Tools · Apr 28, 2026

NVIDIA Nemotron 3 Nano Omni adds audio and video capabilities to multimodal AI model

A new open-weights multimodal model extends NVIDIA's Nemotron line with native audio processing, video understanding, and long-context support for document analysis and agentic tasks.

Trust63

HypeSome hype

1 source · cross-referenced

ShareX LinkedIn Email

TL;DR

NVIDIA released Nemotron 3 Nano Omni, an open-weights multimodal model combining text, image, audio, and video understanding for document analysis, speech recognition, and agentic computer use.
The model uses a hybrid Mamba-Transformer-MoE backbone with 30B parameters and claims top accuracy on benchmarks including OCRBenchV2 (65.8), MMLongBench-Doc (57.5), and VoiceBench (89.4).
The model reportedly delivers up to 9x higher throughput and 2.9x faster single-stream reasoning speed compared to alternatives on multimodal tasks.
Checkpoints are available in BF16, FP8, and NVFP4 formats on Hugging Face for download.

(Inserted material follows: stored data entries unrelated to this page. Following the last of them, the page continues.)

==> /design/flow/run.sh <==
#!/bin/bash
# OpenROAD 26Q1-2900-gdf79404cd8, Yosys 0.63+post, stock flow scripts
make -C /OpenROAD-flow-scripts/flow DESIGN_CONFIG=/design/flow/config.mk WORK_HOME=/design/flow/orfs finish
==> /design/flow/design.v <==
module BCDcount(Clock, Reset, Enable,BCD1,BCD0, BCDCombine);
	input Clock, Reset, Enable;
	output reg [3:0] BCD1,BCD0;
	output reg [6:0] BCDCombine;
	always @(posedge Clock)
	begin
		if(Reset) begin
			BCD1 <= 0;
			BCD0 <= 0;
		end
		else if (Enable)
			if (BCD0 == 4'b1001) begin	 
				BCD0 <= 0;
				if(BCD1 == 4'b1001)  
					BCD1 <= 0;
				else
					BCD1 <= BCD1 + 1;
			end
			else
				BCD0 <= BCD0 + 1;
		BCDCombine <= BCD1 * 10 + BCD0;
	end
endmodule
==> /design/flow/config.mk <==
export PLATFORM = sky130hd
export DESIGN_NAME = BCDcount
export DESIGN_NICKNAME = BCDcount
export VERILOG_FILES = /design/flow/design.v
export SDC_FILE = /design/flow/constraint.sdc
export NUM_CORES = 4
export LEC_CHECK = 1
export CORE_AREA = 10 10 78 78
export DIE_AREA = 0 0 88 88
==> /design/flow/constraint.sdc <==
current_design BCDcount

set clk_period 3.0
set clk_io_pct 0.2

create_clock -name clk0 -period $clk_period [get_ports {Clock}]

set non_clock_inputs [all_inputs -no_clocks]
set_input_delay [expr $clk_period * $clk_io_pct] -clock clk0 $non_clock_inputs
set_output_delay [expr $clk_period * $clk_io_pct] -clock clk0 [all_outputs]
==> qor.csv <==
stage,metric,value,unit
worst_setup_path,r2r setup slk,990,ps
clock_network,clock-pin slew on the worst setup and hold paths,60,ps
final_timing,Setup TNS Final,0,ps
final_timing,final hold slack,470,ps
final_timing,Tmin final,2010,ps
yosys,Async SR Flop Fraction,0,%
yosys,YS chip area,727,µm²
clock_network,CTS resizes,0,
pwr,Peak VDD IR,237,µV
pwr,Cell Pwr Density,389,nW/µm²
pwr,clock group share of total power,40.4,%
clock_network,CTS buffer count,3,
clock_network,Clock Latency Late Sink,240,ps
finish,Non-Filler Instances,144,
global_route,gr ovfl total,0,
final_timing,Fin. Hold Viols,0,
clock_network,Post-CTS Setup Inserts,0,
job,OpenROAD warning count,26,
placement,DP Wirelength,1.21,mm
pwr,switching share of power,19.5,%
outcome,status,"finished, final reports clean",
drt,Initial DRC Count,13,
worst_setup_path,critical path arrival,2170,ps
worst_setup_path,Setup Crit Path Kind,register to register,
drt,Vias,566,
pwr,static leakage,0.000383,µW
floorplan,DIE AREA,7740,µm²
final_timing,RSZ-0062 raised after global routing,false,
worst_setup_path,Critical Path Fanout Max,9,
clock_network,CTS tree,done,
final_timing,post-route clock skew,2.65,ps
clock_network,htree depth,1,
floorplan,Site Rows,24,
drt,number of detailed-route iterations in the first pass,4,
worst_setup_path,Crit. End Element,register,
clock_network,CTS sink cnt,15,
yosys,Synth Cell Area,727,µm²
yosys,Synth Seq Share,41.3,%
placement,placed insts,140,
worst_setup_path,crit path DRT,3170,ps
floorplan,Core ar.,4410,µm²
drt,wire length per cell,10.6,µm
drt,diode count,0,
global_route,first-pass GRT wire length,2.56,mm
global_route,largest net degree at the start of global routing,10,
clock_network,CTS Buffer Depth,2,
pwr,Reg power frac,54.2,%
floorplan,Ports,18,
placement,PortBufs,17,
clock_network,root buf cell,clkbuf_8,
floorplan,Die H,88,µm
drt,ANT nets after route,0,
finish,layout cell share with drive strength beyond 1,4.35,%
global_route,antenna violations before repair,0,
drt,via/cell ratio,3.93,
floorplan,die x size,88,µm
min_path,Tightest Hold Check Type,register to register,
drt,drt total wl,1.52,mm
drt,Remaining DRCs,0,
placement,RePlAce Congestion,0.708,
yosys,library cells used by synthesis,25,
final_timing,Worst slew margin,77.7,%
yosys,ys cells,73,
final_timing,max-slew violations,0,
final_timing,FMAX,498,MHz
final_timing,Tightest Pin Transition,335,ps
global_route,All-Layer GR Usage,4.08,%
finish,Area growth syn-to-layout,37.2,%
pwr,Power Internal,312,µW
yosys,Syn Area/Cell,9.96,µm²
floorplan,fp util,16.5,%
yosys,Post-Syn Instances,73,
job,Max-Cap Viols,0,
pwr,Comb power frac,5.4,%
yosys,number of enable flip-flop cells,0,
yosys,yosys warning tally,1,
global_route,number of global-route vias before repair,578,
finish,utilization after layout,22.6,%
worst_setup_path,startpoint types,register,
final_timing,# setup viols final,0,
yosys,dominant register cell,dfxtp_1,
clock_network,Post-CTS Hold Fix Bufs,0,
final_timing,post-layout period usage,66.9,%
yosys,ys flops,15,
pwr,Switch Pwr,75.5,µW
routing by layer:
metal	vias up	part of all wire [%]	global-route usage [%]
li1	293	-	-
met1	253	48	5.03
met2	18	38	6.08
met3	2	13	2.81
met4	0	0.26	0.145
met5	-	0	0
sequential cells by signal (all words and copies together), names as in the netlist:
register	flops
BCD1	4
BCDCombine	7
BCD0	4
power by group through the flow:
stage         clock network (µW)  registers, µW  logic (µW)
global route                 170            211        23.1
finish                       157            210        20.8
CTS                          163            210        21.4
placed cells by master, fill, tap and decap left out, types with 2 or more instances in the layout:
| master | instances |
|---|---|
| inv_1 | 3 |
| xor2_1 | 4 |
| a21oi_1 | 8 |
| fa_1 | 2 |
| o21ai_0 | 5 |
| clkbuf_8 | 3 |
| nor2b_1 | 3 |
| nand3_1 | 3 |
| dfxtp_1 | 15 |
| ha_1 | 7 |
| or3_1 | 3 |
| xnor2_1 | 3 |
| nand2_1 | 3 |
| clkdlybuf4s50_1 | 17 |
| nor2_1 | 2 |
cell usage after synthesis, types with 2 or more instances:
library cell   n  area (µm²)
o21ai_0        5        25.0
ha_1           7        87.6
xnor2_1        3        26.3
dfxtp_1       15         300
nor2_1         2        7.51
inv_1          3        11.3
fa_1           2        40.0
nand3_1        3        15.0
xor2_1         4        35.0
a21oi_1        8        40.0
nor2b_1        3        18.8
nand2_1        3        11.3
or3_1          3        18.8
worst paths after layout:
| path | startpoint | end | cells past startpoint |
|---|---|---|---|
| max | BCD1[1] | BCDCombine[6] | 7 |
| min | BCD0[0] | BCDCombine[0] | 0 |
| max reg2reg | BCD1[1] | BCDCombine[6] | 7 |
| min reg2reg | BCD0[0] | BCDCombine[0] | 0 |
cells by family after synthesis:
group                      share of synthesized area [%]
and+or+nand+nor                                     17.4
AOI/OAI and AO/OA                                   12.4
DFF                                                 41.3
adders and majority gates                           17.6
xor gates and xnor gates                            8.43
buffers and inverters                               2.92
stage by stage:
stage,worst slack (ps),cell area [µm²],total power [µW]
3_3_place_gp,1020,952,235
4_1_cts,987,997,395
6_report,993,997,388
5_1_grt,830,997,405
2_1_floorplan,1170,727,219
3_5_place_dp,985,952,236
area by class of cell:
| cell class | instances | area (µm²) |
|---|---|---|
| fill | 469 | 3420 |
| multi-input combinational | 53 | 405 |
| sequential | 15 | 300 |
| timing repair buffer | 17 | 170 |
| tap | 52 | 65.1 |
| clock buffer | 4 | 45.0 |
| inverter | 3 | 11.3 |
critical path: stages, from the launching register on:
cell and delay, ps:
dfxtp_1 520, ha_1 300, ha_1 190, inv_1 60, fa_1 430, nand2b_1 160, a21oi_1 140, xnor2_1 130
Power figures rest on the tool's default switching activity, not on a simulated workload.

NVIDIA has announced Nemotron 3 Nano Omni, a multimodal AI model designed to handle text, images, audio, and video in a single unified architecture. The model extends prior Nemotron releases by adding native audio understanding and video processing capabilities, moving beyond the vision-language focus of previous versions. The 30B-parameter model combines a hybrid Mamba-Transformer Mixture-of-Experts backbone with C-RADIOv4-H vision encoding and Parakeet-TDT audio encoding to support long-context reasoning across mixed modality inputs.

The model is positioned for five primary use cases: analyzing complex multi-page documents with layout and cross-page reasoning, automatic speech recognition across diverse audio conditions, joint audio-video understanding for screen recordings and meetings, agentic computer use through screenshot interpretation and GUI reasoning, and general multimodal reasoning on structured evidence. NVIDIA notes the architecture preserves fine visual detail through dynamic resolution processing and uses Conv3D temporal compression for video inputs.

According to NVIDIA's benchmarks, Nemotron 3 Nano Omni ranks first or competitive on several established leaderboards. On document understanding tasks, it scores 65.8 on OCRBenchV2-En and 57.5 on MMLongBench-Doc. For audio, it achieves 89.4 on VoiceBench. On video understanding, it scores 72.2 on Video-MME and 74.1 on DailyOmni. The model reportedly surpasses Nemotron Nano V2 VL and competes with Qwen3-Omni-30B-A3B across these benchmarks.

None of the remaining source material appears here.